On June 7, 2021, SEC Chair Gensler voiced significant concerns about 10b5-1 plans in prepared remarks before The Wall Street Journal’s CFO Network Summit. He noted that 10b5-1 plans “have led to real cracks in our insider trading regime.” To seal these cracks and modernize Rule 10b5-1, Mr. Gensler has asked the SEC staff “to make recommendations for the Commission’s consideration on how we might freshen up Rule 10b5-1.” In particular, Mr. Gensler suggested that the staff consider the following amendments to Rule 10b5-1:
■ Prohibit trading under a 10b5-1 plan for a specified or “cooling off” period following its adoption (e.g., Mr. Gensler has suggested the cooling off period range of between 4 to 6 months).
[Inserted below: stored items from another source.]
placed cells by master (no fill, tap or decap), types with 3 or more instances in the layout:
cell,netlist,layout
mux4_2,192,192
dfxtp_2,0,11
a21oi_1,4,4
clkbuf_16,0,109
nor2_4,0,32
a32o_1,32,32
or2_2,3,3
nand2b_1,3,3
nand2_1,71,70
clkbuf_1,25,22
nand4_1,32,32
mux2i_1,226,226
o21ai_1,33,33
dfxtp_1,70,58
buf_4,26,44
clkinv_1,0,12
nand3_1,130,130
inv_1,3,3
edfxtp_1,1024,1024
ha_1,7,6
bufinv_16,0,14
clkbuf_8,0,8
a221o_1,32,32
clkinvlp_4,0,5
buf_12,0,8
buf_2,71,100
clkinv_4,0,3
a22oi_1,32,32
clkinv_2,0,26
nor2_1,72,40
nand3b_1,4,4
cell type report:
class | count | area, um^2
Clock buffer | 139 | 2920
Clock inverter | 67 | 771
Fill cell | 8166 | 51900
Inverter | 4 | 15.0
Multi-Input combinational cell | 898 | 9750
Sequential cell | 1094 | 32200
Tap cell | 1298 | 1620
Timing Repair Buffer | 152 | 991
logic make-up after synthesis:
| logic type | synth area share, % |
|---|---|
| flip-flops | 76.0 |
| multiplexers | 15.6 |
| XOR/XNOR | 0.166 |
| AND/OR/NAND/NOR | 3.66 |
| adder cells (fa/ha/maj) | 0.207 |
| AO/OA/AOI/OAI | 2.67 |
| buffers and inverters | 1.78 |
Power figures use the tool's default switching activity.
`config.mk`:
```
export PLATFORM = sky130hd
export DESIGN_NAME = relay_power_sequencer
export DESIGN_NICKNAME = d
export VERILOG_FILES = /design/src/rtl/rps_pkg.sv /design/src/rtl/rps_sat_counter.sv /design/src/rtl/rps_uv_detect.sv /design/src/rtl/rps_seq_fsm.sv /design/src/rtl/relay_power_sequencer.sv
export SDC_FILE = /design/constraint.sdc
export NUM_CORES = 1
export LEC_CHECK = 0
export BUFFER_PORTS_ARGS = -buffer_cell sky130_fd_sc_hd__buf_2
export CORE_ASPECT_RATIO = 1.25
export CORE_UTILIZATION = 50
export CTS_CLUSTER_SIZE = 20
export DETAILED_ROUTE_END_ITERATION = 10
export PLACE_DENSITY = 0.7
export SYNTH_ARGS = -nofsm -noshare
export SYNTH_HDL_FRONTEND = slang
export SYNTH_SLANG_ARGS = --single-unit
```
`constraint.sdc`:
```
create_clock -name clk -period 2.56 [get_ports clk]
set_clock_uncertainty 0.2 [all_clocks]
set_input_delay 0.128 -clock clk [delete_from_list [all_inputs] [get_ports clk]]
set_output_delay 0.128 -clock clk [all_outputs]
set_load 0.01 [all_outputs]
```
`src/rtl/rps_pkg.sv`:
```
package rps_pkg;

    typedef enum logic [2:0] {
        ST_OFF         = 3'd0,
        ST_SET_PULSE   = 3'd1,
        ST_PLUG_ON     = 3'd2,
        ST_IDLE        = 3'd3,
        ST_RESET_PULSE = 3'd4
    } rps_state_e;

    typedef struct packed {
        rps_state_e state;
        logic       set_coil;
        logic       reset_coil;
        logic       amp_en;
    } rps_ctrl_s;

    localparam rps_ctrl_s CTRL_RST = '{
        state:      ST_OFF,
        set_coil:   1'b0,
        reset_coil: 1'b0,
        amp_en:     1'b0
    };

endpackage

```
`src/rtl/rps_sat_counter.sv`:
```
module rps_sat_counter #(
    parameter int W = 8
) (
    input  logic         clk,
    input  logic         rst,
    input  logic         clr_i,
    input  logic         inc_i,
    output logic [W-1:0] count_o
);
    localparam logic [W-1:0] CNT_MAX = '1;

    logic [W-1:0] cnt_d, cnt_q;

    always_comb begin
        cnt_d = cnt_q;
        if (clr_i) begin
            cnt_d = '0;
        end else if (inc_i && (cnt_q != CNT_MAX)) begin
            cnt_d = cnt_q + 1'b1;
        end
    end

    always_ff @(posedge clk) begin
        if (rst) begin
            cnt_q <= '0;
        end else begin
            cnt_q <= cnt_d;
        end
    end

    assign count_o = cnt_q;
endmodule

```
`src/rtl/rps_uv_detect.sv`:
```
module rps_uv_detect #(
    parameter int W        = 8,
    parameter int UV_LEVEL = 217
) (
    input  logic [W-1:0] sample_i,
    input  logic         sample_vld_i,
    output logic         uv_o
);
    localparam logic [W-1:0] LEVEL_V = W'(UV_LEVEL);

    assign uv_o = sample_vld_i && (sample_i <= LEVEL_V);
endmodule

```
`src/rtl/rps_seq_fsm.sv`:
```
module rps_seq_fsm
    import rps_pkg::*;
#(
    parameter int CNT_W        = 8,
    parameter int CHARGE_TICKS = 10,
    parameter int DWELL1_TICKS = 10,
    parameter int DWELL2_TICKS = 35
) (
    input  logic             clk,
    input  logic             rst,
    input  logic             eval_i,
    input  logic             uv_i,
    input  logic [CNT_W-1:0] charge_cnt_i,
    input  logic [CNT_W-1:0] sleep_cnt_i,
    output logic             sleep_clr_o,
    output logic             set_coil_o,
    output logic             reset_coil_o,
    output logic             amp_en_o
);
    localparam logic [CNT_W-1:0] CHARGE_LIM = CNT_W'(CHARGE_TICKS);
    localparam logic [CNT_W-1:0] DWELL1_LIM = CNT_W'(DWELL1_TICKS);
    localparam logic [CNT_W-1:0] DWELL2_LIM = CNT_W'(DWELL2_TICKS);

    rps_ctrl_s ctrl_d, ctrl_q;
    logic      sleep_clr_d;
    logic      charge_done, dwell1_done, dwell2_done;

    assign charge_done = charge_cnt_i >= CHARGE_LIM;
    assign dwell1_done = sleep_cnt_i  >= DWELL1_LIM;
    assign dwell2_done = sleep_cnt_i  >= DWELL2_LIM;

    // Timer events are tested before undervoltage; one transition per cycle.
    always_comb begin
        ctrl_d      = ctrl_q;
        sleep_clr_d = 1'b0;
        if (eval_i) begin
            unique case (ctrl_q.state)
                ST_OFF: begin
                    if (charge_done) begin
                        ctrl_d.reset_coil = 1'b0;
                        ctrl_d.set_coil   = 1'b1;
                        ctrl_d.state      = ST_SET_PULSE;
                        sleep_clr_d       = 1'b1;
                    end
                end
                ST_SET_PULSE: begin
                    if (dwell1_done) begin
                        ctrl_d.set_coil = 1'b0;
                        ctrl_d.state    = ST_PLUG_ON;
                        sleep_clr_d     = 1'b1;
                    end else if (uv_i) begin
                        ctrl_d.set_coil   = 1'b0;
                        ctrl_d.amp_en     = 1'b0;
                        ctrl_d.reset_coil = 1'b1;
                        ctrl_d.state      = ST_RESET_PULSE;
                        sleep_clr_d       = 1'b1;
                    end
                end
                ST_PLUG_ON: begin
                    if (dwell2_done) begin
                        ctrl_d.amp_en = 1'b1;
                        ctrl_d.state  = ST_IDLE;
                    end else if (uv_i) begin
                        ctrl_d.set_coil   = 1'b0;
                        ctrl_d.amp_en     = 1'b0;
                        ctrl_d.reset_coil = 1'b1;
                        ctrl_d.state      = ST_RESET_PULSE;
                        sleep_clr_d       = 1'b1;
                    end
                end
                ST_IDLE: begin
                    if (uv_i) begin
                        ctrl_d.set_coil   = 1'b0;
                        ctrl_d.amp_en     = 1'b0;
                        ctrl_d.reset_coil = 1'b1;
                        ctrl_d.state      = ST_RESET_PULSE;
                        sleep_clr_d       = 1'b1;
                    end
                end
                ST_RESET_PULSE: begin
                    if (dwell1_done) begin
                        ctrl_d.reset_coil = 1'b0;
                        ctrl_d.state      = ST_OFF;
                    end
                end
                default: begin
                    ctrl_d = CTRL_RST;
                end
            endcase
        end
    end

    always_ff @(posedge clk) begin
        if (rst) begin
            ctrl_q <= CTRL_RST;
        end else begin
            ctrl_q <= ctrl_d;
        end
    end

    assign sleep_clr_o  = sleep_clr_d;
    assign set_coil_o   = ctrl_q.set_coil;
    assign reset_coil_o = ctrl_q.reset_coil;
    assign amp_en_o     = ctrl_q.amp_en;
endmodule

```
`src/rtl/relay_power_sequencer.sv`:
```
module relay_power_sequencer #(
    parameter int SAMPLE_W     = 8,
    parameter int CNT_W        = 8,
    parameter int UV_LEVEL     = 217,
    parameter int CHARGE_TICKS = 10,
    parameter int DWELL1_TICKS = 10,
    parameter int DWELL2_TICKS = 35
) (
    input  logic                clk,
    input  logic                rst,
    input  logic [SAMPLE_W-1:0] sample_i,
    input  logic                sample_vld_i,
    input  logic                tick_i,
    output logic                set_coil_o,
    output logic                reset_coil_o,
    output logic                amp_en_o
);
    logic             uv_evt;
    logic             sleep_clr;
    logic [CNT_W-1:0] charge_cnt;
    logic [CNT_W-1:0] sleep_cnt;

    rps_uv_detect #(
        .W        (SAMPLE_W),
        .UV_LEVEL (UV_LEVEL)
    ) u_uv (
        .sample_i     (sample_i),
        .sample_vld_i (sample_vld_i),
        .uv_o         (uv_evt)
    );

    // healthy-supply time: cleared by every undervoltage sample
    rps_sat_counter #(.W(CNT_W)) u_charge_cnt (
        .clk     (clk),
        .rst     (rst),
        .clr_i   (uv_evt),
        .inc_i   (tick_i),
        .count_o (charge_cnt)
    );

    // dwell time inside the current stage
    rps_sat_counter #(.W(CNT_W)) u_sleep_cnt (
        .clk     (clk),
        .rst     (rst),
        .clr_i   (sleep_clr),
        .inc_i   (tick_i),
        .count_o (sleep_cnt)
    );

    rps_seq_fsm #(
        .CNT_W        (CNT_W),
        .CHARGE_TICKS (CHARGE_TICKS),
        .DWELL1_TICKS (DWELL1_TICKS),
        .DWELL2_TICKS (DWELL2_TICKS)
    ) u_fsm (
        .clk          (clk),
        .rst          (rst),
        .eval_i       (sample_vld_i),
        .uv_i         (uv_evt),
        .charge_cnt_i (charge_cnt),
        .sleep_cnt_i  (sleep_cnt),
        .sleep_clr_o  (sleep_clr),
        .set_coil_o   (set_coil_o),
        .reset_coil_o (reset_coil_o),
        .amp_en_o     (amp_en_o)
    );
endmodule

```
# Word-level counts from Yosys, hierarchy flattened
# Index checks and enable logic that the tools add are counted.
# Widths: inputs -> output; s select.
[totals] regBits=22 input_bits=12 output_inout_bits=3 word_cells=54
[classes] add_sub_neg=2 order_cmp=4 eq_ne=10 muxes=19 bitwise=2 n_reduce_logical=11
[op_table] operator="$add 8x1->8 const B" count=2
[op_table] operator="$ge 8x4->1 const B" count=2
[op_table] operator="$ne 8x8->1 const B" count=2
[op_table] operator="$pmux 3 s5" count=1
[op_table] operator="$pmux 1 s5" count=2
[op_table] operator="$ge 8x6->1 const B" count=1
[op_table] operator="$le 8x8->1 const B" count=1
[op_table] operator="$pmux 1 s4" count=2
[op_table] operator="$mux 1" count=7
[op_table] operator="$eq 3x2->1 const B" count=2
[op_table] operator="$mux 3" count=2
[op_table] operator="$mux 6" count=1
[op_table] operator="$reduce_and 3->1" count=2
[op_table] operator="$reduce_or 2->1" count=3
[op_table] operator="$mux 5" count=1
[op_table] operator="$reduce_and 5->1" count=1
[op_table] operator="$mux 2" count=2
[op_table] operator="$mux 4" count=1
[op_table] operator="$ne 2x1->1 const B" count=2
[op_table] operator="$ne 2x2->1 const B" count=2
[op_table] operator="$reduce_and 4->1" count=1
[op_table] operator="$eq 3x1->1 const B" count=1
[op_table] operator="$eq 3x3->1 const B" count=1
[op_table] operator="$logic_and 1x1->1" count=3
[op_table] operator="2 further kinds" count=3

# Longest topological paths before layout
# Gate-level depths: netlist (run 1).
[logic_depth] depth_word=7 ltp_mapped=8 mapped_depth_nobuf=7

# Modules after synthesis
# From an unflattened synthesis (run 1), not the netlist that was laid out.
[unflattened] hier_cells=155 hier_area_um2=1353.8
[by_module_without_submodules] module="rps_sat_counter" instances=2 cells_per_inst=47 area_each_um2=435.4 seq_area_each_um2=160.2
[by_module_without_submodules] module="rps_seq_fsm" instances=1 cells_per_inst=57 area_each_um2=457.9 seq_area_each_um2=120.1
[by_module_without_submodules] module="rps_uv_detect" instances=1 cells_per_inst=4 area_each_um2=25.0 seq_area_each_um2=0.0

# Least setup slack after synthesis (run 1)
# Ideal clock, no wire load.
[synth_timing] kind="register to register" start="register u_sleep_cnt.cnt_q[1] (netlist: u_sleep_cnt.count_o[1])" end="register u_fsm.ctrl_q, in the netlist u_fsm.reset_coil_o" setup_ps=119 arrival_ps=1827 t_required_ps=2241 slack_ps=414 stages_incl_launch_ff=6 path_buffers=0 period_less_slack_ps=2146 path_cell_list="dfxtp_1 ha_1 o41ai_1 a2111oi_0 nor4b_1 o221a_2"
[synth_between] elab_chain_len=3 elab_cells_between_ends=6 classes_between="2 x order compare; 3 x eq/ne; 1 x reduce/logical"
[synth_lines] item="start: declaration" line_no="rps_sat_counter.sv:12" text="logic [W-1:0] cnt_d, cnt_q;"
[synth_lines] item="start signal: assignment" line_no="rps_sat_counter.sv:27" text="cnt_q <= cnt_d;"
[synth_lines] item="$ge 8x4->1 / $ge 8x6->1 (equally long branches)" line_no="rps_seq_fsm.sv:29, rps_seq_fsm.sv:30"
[synth_lines] item="$ne 2x1->1 (no source line) / $ne 2x2->1 (equally long branches)"
[synth_lines] item="$reduce_and 5->1 (no source line) *"
[synth_lines] item="end signal: assignment" line_no="rps_seq_fsm.sv:97" text="ctrl_q <= ctrl_d;"
[synth_lines] item="end: declaration" line_no="rps_seq_fsm.sv:24" text="rps_ctrl_s ctrl_d, ctrl_q;"
# Mark *: on every way between the ends. The rest lies on a longest branch, timed or not.
# A chain may end at the register's enable or synchronous reset.

# Final worst setup path (run 1)
[layout_timing] start="register u_sleep_cnt.cnt_q[1] (netlist: u_sleep_cnt.count_o[1])" end="register u_sleep_cnt.cnt_q[6] (netlist: u_sleep_cnt.count_o[6])"
[layout_between] elab_chain_len=5 elab_cells_between_ends=10 classes_between="1 x add/sub; 2 x order compare; 1 x eq/ne; 4 x mux; 2 x reduce/logical"
[layout_lines] item="$ge 8x6->1 / $ge 8x4->1 (equally long branches)" line_no="rps_seq_fsm.sv:30, rps_seq_fsm.sv:29"
[layout_lines] item="$mux 1 (on tied branches)" line_no="rps_seq_fsm.sv:60, rps_seq_fsm.sv:47"
[layout_lines] item="$pmux 1 s4" line_no="rps_seq_fsm.sv:37" text="unique case (ctrl_q.state)"
[layout_lines] item="$mux 1" line_no="rps_seq_fsm.sv:36" text="if (eval_i) begin"
[layout_lines] item="$reduce_or 2->1 (no source line)"
# Parallel ways exist; a longest one is shown, timed or not.

==> results.sh, run 1 <==
export IMPL_crit_fanout=8
export IMPL_grt_pass1_vias=1123
export IMPL_ant_nets=0
export IMPL_status="finished, final reports clean"
export IMPL_cts_setup_buffers=0
export IMPL_report_final_hold_viol_count=0
export IMPL_fp_dieH_um=56.7
export IMPL_grt_pass1_wl_um=4670
export IMPL_synth_main_ff_cell="dfxtp_1"
export IMPL_grt_max_degree=14
export IMPL_power_frac_comb_pct=7.7
export IMPL_antenna_cells=0
export IMPL_fmax_mhz=418
export IMPL_power_per_cell_area_nw_per_um2=486
export IMPL_slowest_stage="a2111oi_1"
export IMPL_antenna_found_initial=0
export IMPL_cts_tree="built"
export IMPL_finalMaxSlewViolations=0
export IMPL_peakVddDrop_v=0.000357
export IMPL_crit_type="reg -> reg"
export IMPL_p_sw_w=0.000148
export IMPL_ctsHtreeMaxLevel=1
export IMPL_drt_iter0_markers=38
export IMPL_drt_pass1_iterations=4
export IMPL_gp_congestion=0.807
export IMPL_io_pin_count=15
export IMPL_viasPerCell=5.70
export IMPL_place_port_buffers=13
export IMPL_drive_gt1_share_pct=15.7
export IMPL_avgSynthCellArea_sq_um=8.61
export IMPL_cts_sinks=22
export IMPL_rsz0062_at_grt="false"
export IMPL_cts_buffer_depth=2
export IMPL_post_synth_top_area_fraction_pct=36.8
export IMPL_synth_nets=155
export IMPL_core_area_sq_um=2230
export IMPL_hold_path_class="in -> reg"
export IMPL_wl_per_cell_um=13.3
export IMPL_finalNetCount=176
export IMPL_synth_area_top_cells="dfxtp_1, nor2_1, xor2_1, ha_1, xnor2_1"
export IMPL_post_synth_top_count_cell="dfxtp_1"
export IMPL_finalCriticalPeriod_ns=2.39
export IMPL_die_area_sq_um=2600
export IMPL_grt_usage_pct=23.9
export IMPL_dp_hpwl_um=1920
export IMPL_path_delay_family="compound AO/OA/AOI/OAI gates"
export IMPL_async_flop_share_pct=0
export IMPL_tns_ns=0
export IMPL_end_kind="flop"
export IMPL_initial_utilization_pct=53.6
export IMPL_power_frac_seq_pct=52.4
export IMPL_synth_distinct_cells=45
export IMPL_synth_edf_count=0
export IMPL_ys_ff_latch=22
export IMPL_worst_pin_slew_ns=0.861
export IMPL_clkTransAtPathRegs_ns=0.13
export IMPL_slowest_delay_ns=0.77
export IMPL_relSlewSlack_pct=42.4
export IMPL_switching_share_pct=21.8
export IMPL_synth_largest_area_cell="dfxtp_1"
export IMPL_p_leak_nw=0.525
export IMPL_fin_ws_ns=0.166
export IMPL_netlist_instances=139
export IMPL_syn_area_sq_um=1200
export IMPL_fin_crit_sh_pct=93.5
export IMPL_critPathRequiredTime_ns=2.56
export IMPL_finalSetupViolations=0
export IMPL_fin_hold_ws_ns=0.113
export IMPL_gr_total_overflow=0
export IMPL_yosys_warnings=0
export IMPL_yosysSeqAreaShare_pct=36.8
export IMPL_critical_path_startpoint_type="flop"
export IMPL_die_x_um=45.8
export IMPL_rows=19
export IMPL_cp_data_arrival_time_ns=2.40
export IMPL_num_vias=1083
export IMPL_ys_top_cells_by_count="dfxtp_1, nor2_1, inv_1"
export IMPL_drc_errors=0
export IMPL_dpl_worst_slack_ns=0.218
export IMPL_clock_latency_ns=0.32
export IMPL_p_clk_share_pct=39.9
export IMPL_cts_root_buf="clkbuf_4"
export IMPL_worst_path_buf_inv=0
export IMPL_drt_wl_total_um=2530
export IMPL_path_cells="ha_1, o31ai_1, a2111oi_1, o21ba_1, or3_1, nor2_1"
export IMPL_syn_to_final_growth_pct=16.3
export IMPL_drv_cap=0
export IMPL_p_int_w=0.000529
export IMPL_cts_buffers=3
==> area by class of cell <==
| type | count | area (sq um) |
|---|---|---|
| Fill cell | 213 | 842 |
| Multi-Input combinational cell | 105 | 709 |
| Sequential cell | 22 | 440 |
| Timing Repair Buffer | 19 | 118 |
| Clock buffer | 3 | 22.5 |
| Inverter | 9 | 33.8 |
| Clock inverter | 1 | 30.0 |
| Tap cell | 31 | 38.8 |
==> flip-flops by register name (all words and copies together), names as in the netlist <==
signal and flops:
u_fsm.ctrl_q 3, u_charge_cnt.count_o 8, u_fsm.amp_en_o 1, u_fsm.reset_coil_o 1, u_sleep_cnt.count_o 8, u_fsm.set_coil_o 1
==> logic make-up (layout without fill, tap and decap cells) <==
kind of cell	after synthesis	after routing	synth area share (%)
simple gates	53	53	24.5
compound gates	37	37	22.0
flops	22	22	36.8
buf+inv	12	32	4.49
xor+xnor	11	11	8.05
fa+ha+maj	4	4	4.18
==> routing by layer <==
layer | up-vias | global-route usage (%) | share of wire, %
li1 | 550 | - | -
met1 | 508 | 28.5 | 43
met2 | 18 | 39.8 | 52
met3 | 7 | 3.54 | 2.3
met4 | 0 | 12.2 | 2.3
met5 | - | 0 | 0
==> tightest hold or removal path, stage by stage <==
cell and delay [ns]:
buf_2 0.10, nand2_1 0.06, a211oi_1 0.07, o21ai_0 0.15, a21oi_1 0.07
==> path summary, 6_finish.rpt <==
kind	startpoint	end	slack [ns]	depth (start not counted)
setup / recovery	u_sleep_cnt.count_o[1]$_SDFFE_PP0P_	u_sleep_cnt.count_o[6]$_SDFFE_PP0P_	0.17	6
hold / removal	sample_i[6]	u_fsm.ctrl_q[4]$_SDFFE_PP0P_	0.11	5
setup reg to reg	u_sleep_cnt.count_o[1]$_SDFFE_PP0P_	u_sleep_cnt.count_o[6]$_SDFFE_PP0P_	0.17	6
hold reg to reg	u_fsm.amp_en_o$_SDFFE_PP0P_	u_fsm.amp_en_o$_SDFFE_PP0P_	0.27	2
==> power by group through the flow <==
stage / Sequential (W) / Clock [W] / Combinational (W)
finish: 0.000355 / 0.000270 / 0.0000523
global route: 0.000356 / 0.000291 / 0.0000590
CTS: 0.000355 / 0.000276 / 0.0000524
detailed placement: 0.000362 / 0 / 0.0000485
global placement: 0.000362 / 0 / 0.0000462
floorplan: 0.000362 / 0 / 0.0000318
==> through the flow <==
| stage | area (sq um) | power (W) | cells | util [%] |
|---|---|---|---|---|
| 6_report | 1390 | 0.000677 | 190 | 62.3 |
| 2_1_floorplan | 1200 | 0.000393 | 139 | - |
| 3_5_place_dp | 1300 | 0.000411 | 183 | 58.3 |
| 4_1_cts | 1390 | 0.000683 | 190 | 62.0 |
| 3_3_place_gp | 1300 | 0.000408 | 183 | 58.3 |
| 5_1_grt | 1390 | 0.000706 | 190 | 62.3 |
==> layout by cell type, fill, tap and decap left out, types with 3 or more instances in the layout <==
master / n
dfxtp_1: 22
nor2_1: 19
nand2b_1: 3
a21oi_1: 8
inv_1: 9
buf_4: 3
a31oi_1: 3
ha_1: 4
nand2_1: 6
nand4_1: 5
dlygate4sd3_1: 3
xor2_1: 6
buf_2: 13
xnor2_1: 5
clkbuf_4: 3
o21ai_0: 5
nand3_1: 4
o31ai_1: 3
==> timing repair <==
action / CTS / global route
hold buffers: 3 / 0
resized for setup: 0 / 1
endpoints found under the hold margin: 7 / 0
setup endpoints to repair: 0 / 5
No activity file was read; power rests on OpenSTA's default activity.
==> inputs of run 2 (changes only) <==
Settings changed: BUFFER_PORTS_ARGS -buffer_cell sky130_fd_sc_hd__buf_2 to unset, CELL_PAD_IN_SITES_DETAIL_PLACEMENT set to 1, CELL_PAD_IN_SITES_GLOBAL_PLACEMENT set to 1, CORE_UTILIZATION 50 to 46, DONT_BUFFER_PORTS set to 1, PLACE_DENSITY 0.7 to unset, PLACE_DENSITY_LB_ADDON set to 0.1.
Clock period 2.56 ns to 2.5 ns, I/O delays scaled along.
==> run 2 against run 1 <==
Fmax is 7.6% higher. First-iteration DRC count is 50% lower. Cell area is 2.5% lower. Register-to-register slack better by 0.11 ns. Count of clock-buffer cells in the layout is 1 higher. Sequential cell count stayed put. Global-route usage is 0.23 points lower. Hold slack worse by 0.070 ns. Final cell count is 3.2% lower. Combinational power is 2% lower.
### src/rtl/cart_bank_regs.sv
module cart_bank_regs
  import cart_map_pkg::*;
#(
  parameter int ROM_BANK_W = 5,
  parameter int RAM_BANK_W = 2
) (
  input  logic                  clk,
  input  logic                  rst_n,
  input  logic                  ctl_wr,
  input  logic [15:0]           addr,
  input  logic [7:0]            wdata,
  output logic [ROM_BANK_W-1:0] rom_bank,
  output logic [RAM_BANK_W-1:0] ram_bank,
  output logic                  ram_on
);
  localparam logic [ROM_BANK_W-1:0] BANK_ONE = ROM_BANK_W'(1);

  ctl_e                  kind;
  logic [ROM_BANK_W-1:0] rom_sel;

  assign kind    = ctl_kind(addr);
  assign rom_sel = wdata[ROM_BANK_W-1:0];

  always_ff @(posedge clk) begin
    if (!rst_n) begin
      rom_bank <= BANK_ONE;
      ram_bank <= '0;
      ram_on   <= 1'b0;
    end else if (ctl_wr) begin
      case (kind)
        CT_RAM_LOCK: ram_on   <= unlock_code(wdata);
        CT_ROM_BANK: rom_bank <= (rom_sel == '0) ? BANK_ONE : rom_sel;
        CT_RAM_BANK: ram_bank <= wdata[RAM_BANK_W-1:0];
        default:     ;
      endcase
    end
  end

  assert_zero_bank_remap_R4: assert property (@(posedge clk) disable iff (!rst_n)
    (ctl_wr && addr[14:13] == 2'b01 && wdata[ROM_BANK_W-1:0] == '0) |=> (rom_bank == BANK_ONE));

  assert_lock_follows_code_R5: assert property (@(posedge clk) disable iff (!rst_n)
    (ctl_wr && addr[14:13] == 2'b00) |=> (ram_on == ($past(wdata[3:0]) == 4'hA)));

  assert_dead_range_inert_R6: assert property (@(posedge clk) disable iff (!rst_n)
    (ctl_wr && addr[14:13] == 2'b11) |=> ($stable(rom_bank) && $stable(ram_bank) && $stable(ram_on)));
endmodule

### src/rtl/cart_addr_steer.sv
module cart_addr_steer
  import cart_map_pkg::*;
#(
  parameter int ROM_BANK_W = 5,
  parameter int RAM_BANK_W = 2,
  localparam int ROM_AW = ROM_BANK_W + ROM_OFS_W,
  localparam int RAM_AW = RAM_BANK_W + RAM_OFS_W
) (
  input  region_e               region,
  input  logic                  rd_act,
  input  logic                  wr_act,
  input  logic [15:0]           addr,
  input  logic [ROM_BANK_W-1:0] rom_bank,
  input  logic [RAM_BANK_W-1:0] ram_bank,
  input  logic                  ram_on,
  input  logic [7:0]            rom_rdata,
  input  logic [7:0]            ram_rdata,
  input  logic [7:0]            io_rdata,
  output logic [ROM_AW-1:0]     rom_addr,
  output logic                  rom_rd_en,
  output logic [RAM_AW-1:0]     ram_addr,
  output logic                  ram_rd_en,
  output logic                  ram_wr_en,
  output logic                  io_strobe,
  output logic                  io_write,
  output logic [7:0]            io_reg,
  output logic [7:0]            cpu_rdata
);
  logic rom_hit, ram_hit;

  assign rom_hit  = (region == RG_ROM_FIXED) | (region == RG_ROM_SWITCH);
  assign ram_hit  = (region == RG_RAM_WIN) & ram_on;

  assign rom_addr = (region == RG_ROM_SWITCH) ? {rom_bank, addr[ROM_OFS_W-1:0]}
                                              : {{ROM_BANK_W{1'b0}}, addr[ROM_OFS_W-1:0]};
  assign ram_addr = {ram_bank, addr[RAM_OFS_W-1:0]};

  assign rom_rd_en = rom_hit & rd_act;
  assign ram_rd_en = ram_hit & rd_act;
  assign ram_wr_en = ram_hit & wr_act;
  assign io_strobe = (region == RG_IO) & (rd_act | wr_act);
  assign io_write  = wr_act;
  assign io_reg    = addr[7:0];

  always_comb begin
    cpu_rdata = 8'hFF;
    if (rom_rd_en)                            cpu_rdata = rom_rdata;
    else if (ram_rd_en)                       cpu_rdata = ram_rdata;
    else if (io_strobe && rd_act)             cpu_rdata = io_rdata;
  end
endmodule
■ Limit when and how 10b5-1 plans may be cancelled.
■ Limit the number of 10b5-1 plans that an insider may adopt.
■ Require disclosure regarding the adoption, modification and terms of 10b5‑1 plans by individuals and companies.
In addition to the foregoing reforms, Mr. Gensler has asked the staff to consider other potential reforms to the Rule 10b5-1, including the intersection with share buybacks.
Meridian Comment. Chair Gensler’s believes these reforms will enhance investor confidence in the capital markets. In addition, Mr. Gensler’s comments reflect increasing sentiment from some institutional investors and politicians on Capitol Hill to enhance regulation of 10b5-1 plans. In fact, some constituencies view the proposed reforms as best practices. Hence, a good number of public companies already require inclusion of all or some of these features in company or insider adopted 10b5-1 plans. In its recently released Flex Agenda, the SEC has targeted October 2021 for issuing proposed amendments to Rule 10b5-1.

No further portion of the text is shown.